- **To do**: Starting at the line that holds "if ((LW'(i) == lv_next)", transcribe every line to the end of the data exactly; include no other lines.

- **Data for analysis**:

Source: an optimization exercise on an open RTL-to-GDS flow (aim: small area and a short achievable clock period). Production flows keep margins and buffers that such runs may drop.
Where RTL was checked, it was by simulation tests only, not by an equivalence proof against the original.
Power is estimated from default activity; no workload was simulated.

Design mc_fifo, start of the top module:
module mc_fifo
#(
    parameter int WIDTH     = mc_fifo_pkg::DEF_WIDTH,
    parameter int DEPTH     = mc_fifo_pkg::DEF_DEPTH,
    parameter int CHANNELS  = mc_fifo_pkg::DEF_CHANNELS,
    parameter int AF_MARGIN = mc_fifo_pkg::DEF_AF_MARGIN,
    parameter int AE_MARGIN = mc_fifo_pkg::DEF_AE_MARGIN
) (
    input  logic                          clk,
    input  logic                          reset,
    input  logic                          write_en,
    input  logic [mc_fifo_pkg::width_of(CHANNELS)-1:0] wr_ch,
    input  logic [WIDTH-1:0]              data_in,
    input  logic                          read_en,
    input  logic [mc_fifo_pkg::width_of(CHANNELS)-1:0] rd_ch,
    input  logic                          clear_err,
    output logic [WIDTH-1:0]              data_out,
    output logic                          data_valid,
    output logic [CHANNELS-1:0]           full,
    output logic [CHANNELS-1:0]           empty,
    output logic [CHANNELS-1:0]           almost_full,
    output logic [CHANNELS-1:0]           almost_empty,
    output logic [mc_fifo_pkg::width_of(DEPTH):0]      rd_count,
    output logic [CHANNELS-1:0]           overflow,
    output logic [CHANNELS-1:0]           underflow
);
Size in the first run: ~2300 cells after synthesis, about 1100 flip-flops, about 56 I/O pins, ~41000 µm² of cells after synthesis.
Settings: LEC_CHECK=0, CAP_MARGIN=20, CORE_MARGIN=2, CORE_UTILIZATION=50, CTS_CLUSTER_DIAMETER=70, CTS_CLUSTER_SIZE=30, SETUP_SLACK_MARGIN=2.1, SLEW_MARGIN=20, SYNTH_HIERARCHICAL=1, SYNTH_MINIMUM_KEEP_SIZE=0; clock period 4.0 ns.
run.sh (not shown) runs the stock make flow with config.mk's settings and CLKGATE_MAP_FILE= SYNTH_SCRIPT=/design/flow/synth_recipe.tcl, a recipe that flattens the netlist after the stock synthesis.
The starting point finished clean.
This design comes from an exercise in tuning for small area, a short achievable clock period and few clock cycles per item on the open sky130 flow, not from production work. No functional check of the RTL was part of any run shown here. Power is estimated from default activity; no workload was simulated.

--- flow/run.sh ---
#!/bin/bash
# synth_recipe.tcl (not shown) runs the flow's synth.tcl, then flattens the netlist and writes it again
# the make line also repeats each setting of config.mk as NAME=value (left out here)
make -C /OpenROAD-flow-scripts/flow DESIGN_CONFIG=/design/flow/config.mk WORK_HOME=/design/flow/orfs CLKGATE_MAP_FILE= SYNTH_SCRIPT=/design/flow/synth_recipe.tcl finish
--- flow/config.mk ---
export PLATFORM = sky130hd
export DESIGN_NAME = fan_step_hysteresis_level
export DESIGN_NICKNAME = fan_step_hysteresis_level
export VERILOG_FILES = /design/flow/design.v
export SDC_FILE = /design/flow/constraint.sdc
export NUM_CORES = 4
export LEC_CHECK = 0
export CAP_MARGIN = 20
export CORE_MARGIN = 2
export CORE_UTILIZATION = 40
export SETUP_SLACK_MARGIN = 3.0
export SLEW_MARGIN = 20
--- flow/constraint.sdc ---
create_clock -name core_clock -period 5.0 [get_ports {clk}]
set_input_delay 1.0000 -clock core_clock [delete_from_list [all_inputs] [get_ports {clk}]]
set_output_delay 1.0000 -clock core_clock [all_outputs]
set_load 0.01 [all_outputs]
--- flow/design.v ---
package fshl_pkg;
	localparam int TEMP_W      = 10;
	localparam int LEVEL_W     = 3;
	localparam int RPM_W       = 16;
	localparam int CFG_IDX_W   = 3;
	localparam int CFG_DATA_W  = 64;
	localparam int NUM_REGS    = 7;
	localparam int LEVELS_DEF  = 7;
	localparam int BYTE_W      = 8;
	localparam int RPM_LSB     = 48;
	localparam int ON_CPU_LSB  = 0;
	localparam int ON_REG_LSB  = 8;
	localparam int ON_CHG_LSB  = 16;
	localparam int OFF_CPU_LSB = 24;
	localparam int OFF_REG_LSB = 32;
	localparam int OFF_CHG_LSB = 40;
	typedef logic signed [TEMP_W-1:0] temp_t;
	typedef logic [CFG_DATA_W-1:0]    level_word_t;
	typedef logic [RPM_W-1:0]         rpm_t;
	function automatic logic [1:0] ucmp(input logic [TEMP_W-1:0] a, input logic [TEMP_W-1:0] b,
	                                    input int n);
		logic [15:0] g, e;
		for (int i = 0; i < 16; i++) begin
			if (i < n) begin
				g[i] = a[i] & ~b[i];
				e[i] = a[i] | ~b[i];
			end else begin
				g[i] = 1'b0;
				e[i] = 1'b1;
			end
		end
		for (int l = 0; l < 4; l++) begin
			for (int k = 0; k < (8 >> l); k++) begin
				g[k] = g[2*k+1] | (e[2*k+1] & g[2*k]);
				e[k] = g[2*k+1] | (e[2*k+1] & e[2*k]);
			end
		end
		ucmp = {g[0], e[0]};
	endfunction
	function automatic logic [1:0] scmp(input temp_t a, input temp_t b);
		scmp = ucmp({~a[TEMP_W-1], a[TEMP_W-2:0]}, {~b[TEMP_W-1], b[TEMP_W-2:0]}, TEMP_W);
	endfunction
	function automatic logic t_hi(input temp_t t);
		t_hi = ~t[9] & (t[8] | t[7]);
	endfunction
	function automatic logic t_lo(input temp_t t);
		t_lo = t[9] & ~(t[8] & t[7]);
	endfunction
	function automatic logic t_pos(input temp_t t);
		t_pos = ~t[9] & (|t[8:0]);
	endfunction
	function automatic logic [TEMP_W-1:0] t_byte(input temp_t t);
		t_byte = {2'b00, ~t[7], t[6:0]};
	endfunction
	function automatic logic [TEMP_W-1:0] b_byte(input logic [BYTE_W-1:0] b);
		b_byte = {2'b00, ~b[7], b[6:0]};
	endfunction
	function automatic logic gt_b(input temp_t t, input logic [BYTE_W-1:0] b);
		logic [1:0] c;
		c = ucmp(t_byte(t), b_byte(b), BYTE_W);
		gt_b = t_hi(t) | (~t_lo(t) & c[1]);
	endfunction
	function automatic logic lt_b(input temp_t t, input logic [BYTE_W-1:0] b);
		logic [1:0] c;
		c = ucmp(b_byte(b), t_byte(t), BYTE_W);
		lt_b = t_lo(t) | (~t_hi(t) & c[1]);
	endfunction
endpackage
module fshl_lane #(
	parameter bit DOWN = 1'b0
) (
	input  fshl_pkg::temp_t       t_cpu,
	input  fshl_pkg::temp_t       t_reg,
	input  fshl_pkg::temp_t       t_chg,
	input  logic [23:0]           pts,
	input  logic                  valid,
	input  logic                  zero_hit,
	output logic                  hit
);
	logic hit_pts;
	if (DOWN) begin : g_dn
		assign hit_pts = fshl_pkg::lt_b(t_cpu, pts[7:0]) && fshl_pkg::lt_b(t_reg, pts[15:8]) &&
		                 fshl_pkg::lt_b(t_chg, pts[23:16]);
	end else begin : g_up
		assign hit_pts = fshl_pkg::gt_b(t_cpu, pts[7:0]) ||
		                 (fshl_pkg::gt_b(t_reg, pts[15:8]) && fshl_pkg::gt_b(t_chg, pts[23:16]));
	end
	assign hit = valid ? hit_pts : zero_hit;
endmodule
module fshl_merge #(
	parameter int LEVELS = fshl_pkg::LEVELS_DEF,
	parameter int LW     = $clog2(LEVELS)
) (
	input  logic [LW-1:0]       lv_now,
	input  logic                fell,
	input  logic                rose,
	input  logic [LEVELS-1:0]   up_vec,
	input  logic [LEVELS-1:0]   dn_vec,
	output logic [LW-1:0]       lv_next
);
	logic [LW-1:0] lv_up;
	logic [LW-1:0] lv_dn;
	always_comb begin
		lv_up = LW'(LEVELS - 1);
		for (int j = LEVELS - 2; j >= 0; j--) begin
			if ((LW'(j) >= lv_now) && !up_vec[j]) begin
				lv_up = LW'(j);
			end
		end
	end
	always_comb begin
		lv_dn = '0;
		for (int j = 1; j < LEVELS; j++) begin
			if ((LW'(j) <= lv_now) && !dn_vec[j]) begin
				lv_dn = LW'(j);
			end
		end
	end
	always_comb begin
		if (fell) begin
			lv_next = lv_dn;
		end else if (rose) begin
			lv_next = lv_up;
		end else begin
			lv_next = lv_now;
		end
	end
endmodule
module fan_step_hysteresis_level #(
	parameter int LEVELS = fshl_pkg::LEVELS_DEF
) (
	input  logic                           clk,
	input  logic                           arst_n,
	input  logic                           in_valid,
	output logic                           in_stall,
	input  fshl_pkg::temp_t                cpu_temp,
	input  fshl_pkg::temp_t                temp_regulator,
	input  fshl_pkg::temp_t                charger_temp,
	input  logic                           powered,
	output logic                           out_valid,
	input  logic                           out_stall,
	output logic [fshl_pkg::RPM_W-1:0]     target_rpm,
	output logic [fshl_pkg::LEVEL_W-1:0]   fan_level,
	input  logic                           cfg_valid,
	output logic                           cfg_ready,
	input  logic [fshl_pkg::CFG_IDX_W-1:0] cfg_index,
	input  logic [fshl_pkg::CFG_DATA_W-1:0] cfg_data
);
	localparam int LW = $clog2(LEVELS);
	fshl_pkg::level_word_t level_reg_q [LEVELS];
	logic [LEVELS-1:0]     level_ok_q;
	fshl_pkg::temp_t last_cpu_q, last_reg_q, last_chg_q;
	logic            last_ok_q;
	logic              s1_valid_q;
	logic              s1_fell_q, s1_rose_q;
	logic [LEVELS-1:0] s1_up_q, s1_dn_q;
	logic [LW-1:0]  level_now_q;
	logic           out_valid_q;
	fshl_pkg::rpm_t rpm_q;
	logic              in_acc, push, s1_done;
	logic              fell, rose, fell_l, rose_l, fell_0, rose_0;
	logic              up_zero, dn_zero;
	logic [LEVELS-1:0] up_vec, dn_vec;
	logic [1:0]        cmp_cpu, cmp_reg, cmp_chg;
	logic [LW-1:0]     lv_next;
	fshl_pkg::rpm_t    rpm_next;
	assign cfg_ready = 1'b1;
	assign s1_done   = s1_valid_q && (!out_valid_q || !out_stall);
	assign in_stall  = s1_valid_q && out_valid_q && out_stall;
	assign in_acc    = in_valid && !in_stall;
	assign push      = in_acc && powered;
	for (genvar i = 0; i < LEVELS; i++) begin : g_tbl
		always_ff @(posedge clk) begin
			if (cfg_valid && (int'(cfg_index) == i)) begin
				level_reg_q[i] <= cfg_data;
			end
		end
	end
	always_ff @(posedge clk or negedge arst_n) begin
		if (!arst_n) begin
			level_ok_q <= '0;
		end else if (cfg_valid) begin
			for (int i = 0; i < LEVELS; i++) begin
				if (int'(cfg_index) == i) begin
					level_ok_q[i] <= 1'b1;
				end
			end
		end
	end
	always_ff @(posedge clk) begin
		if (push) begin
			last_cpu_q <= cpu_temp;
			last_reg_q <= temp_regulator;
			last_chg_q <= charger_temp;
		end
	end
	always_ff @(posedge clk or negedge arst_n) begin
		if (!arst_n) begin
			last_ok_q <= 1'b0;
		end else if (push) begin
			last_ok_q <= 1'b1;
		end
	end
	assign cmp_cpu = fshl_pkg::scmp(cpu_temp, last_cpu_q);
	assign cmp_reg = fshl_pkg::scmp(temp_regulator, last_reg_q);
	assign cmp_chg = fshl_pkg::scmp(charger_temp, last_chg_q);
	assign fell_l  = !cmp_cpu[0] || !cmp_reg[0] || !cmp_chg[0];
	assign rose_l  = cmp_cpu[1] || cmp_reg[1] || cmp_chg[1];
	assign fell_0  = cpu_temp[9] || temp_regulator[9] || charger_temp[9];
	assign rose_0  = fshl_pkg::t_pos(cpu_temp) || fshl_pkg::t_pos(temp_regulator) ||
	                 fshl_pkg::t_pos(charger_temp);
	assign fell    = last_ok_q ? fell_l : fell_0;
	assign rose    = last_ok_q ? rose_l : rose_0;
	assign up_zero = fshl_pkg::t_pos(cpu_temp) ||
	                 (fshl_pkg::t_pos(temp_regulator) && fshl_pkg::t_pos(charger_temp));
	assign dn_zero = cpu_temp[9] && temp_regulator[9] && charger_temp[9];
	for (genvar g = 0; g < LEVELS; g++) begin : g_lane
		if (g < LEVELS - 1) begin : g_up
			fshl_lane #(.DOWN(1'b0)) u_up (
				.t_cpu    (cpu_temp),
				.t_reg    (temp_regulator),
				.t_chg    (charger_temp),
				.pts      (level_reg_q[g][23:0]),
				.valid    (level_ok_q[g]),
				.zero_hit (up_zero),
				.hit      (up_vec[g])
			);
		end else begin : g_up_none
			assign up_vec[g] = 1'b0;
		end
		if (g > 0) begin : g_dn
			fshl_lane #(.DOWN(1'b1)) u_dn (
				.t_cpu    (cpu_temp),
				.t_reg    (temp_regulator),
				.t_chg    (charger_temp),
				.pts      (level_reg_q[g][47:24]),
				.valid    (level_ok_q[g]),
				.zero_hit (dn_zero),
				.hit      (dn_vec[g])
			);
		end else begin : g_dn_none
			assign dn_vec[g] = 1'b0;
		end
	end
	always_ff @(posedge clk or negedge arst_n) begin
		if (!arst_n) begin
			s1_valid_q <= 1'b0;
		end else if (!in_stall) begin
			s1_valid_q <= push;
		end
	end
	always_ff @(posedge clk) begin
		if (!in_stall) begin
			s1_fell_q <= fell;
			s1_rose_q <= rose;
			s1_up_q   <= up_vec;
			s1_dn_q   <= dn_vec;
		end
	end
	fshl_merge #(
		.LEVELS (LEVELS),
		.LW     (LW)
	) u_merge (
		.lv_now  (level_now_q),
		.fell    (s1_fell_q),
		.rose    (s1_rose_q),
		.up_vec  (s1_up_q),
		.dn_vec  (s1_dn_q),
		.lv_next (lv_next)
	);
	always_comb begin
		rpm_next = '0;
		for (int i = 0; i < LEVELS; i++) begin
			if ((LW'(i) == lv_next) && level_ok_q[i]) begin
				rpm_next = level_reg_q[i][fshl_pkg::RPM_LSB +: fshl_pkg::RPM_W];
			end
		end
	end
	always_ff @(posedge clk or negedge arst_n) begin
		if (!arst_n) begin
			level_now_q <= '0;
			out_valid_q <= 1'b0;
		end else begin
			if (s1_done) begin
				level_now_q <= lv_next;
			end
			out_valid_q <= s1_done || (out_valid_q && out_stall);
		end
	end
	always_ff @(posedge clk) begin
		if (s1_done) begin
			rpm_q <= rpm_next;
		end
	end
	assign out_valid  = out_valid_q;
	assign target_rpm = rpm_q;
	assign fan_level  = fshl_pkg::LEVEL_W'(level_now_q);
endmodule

- **Written solution**:
			if ((LW'(i) == lv_next) && level_ok_q[i]) begin
				rpm_next = level_reg_q[i][fshl_pkg::RPM_LSB +: fshl_pkg::RPM_W];
			end
		end
	end
	always_ff @(posedge clk or negedge arst_n) begin
		if (!arst_n) begin
			level_now_q <= '0;
			out_valid_q <= 1'b0;
		end else begin
			if (s1_done) begin
				level_now_q <= lv_next;
			end
			out_valid_q <= s1_done || (out_valid_q && out_stall);
		end
	end
	always_ff @(posedge clk) begin
		if (s1_done) begin
			rpm_q <= rpm_next;
		end
	end
	assign out_valid  = out_valid_q;
	assign target_rpm = rpm_q;
	assign fan_level  = fshl_pkg::LEVEL_W'(level_now_q);
endmodule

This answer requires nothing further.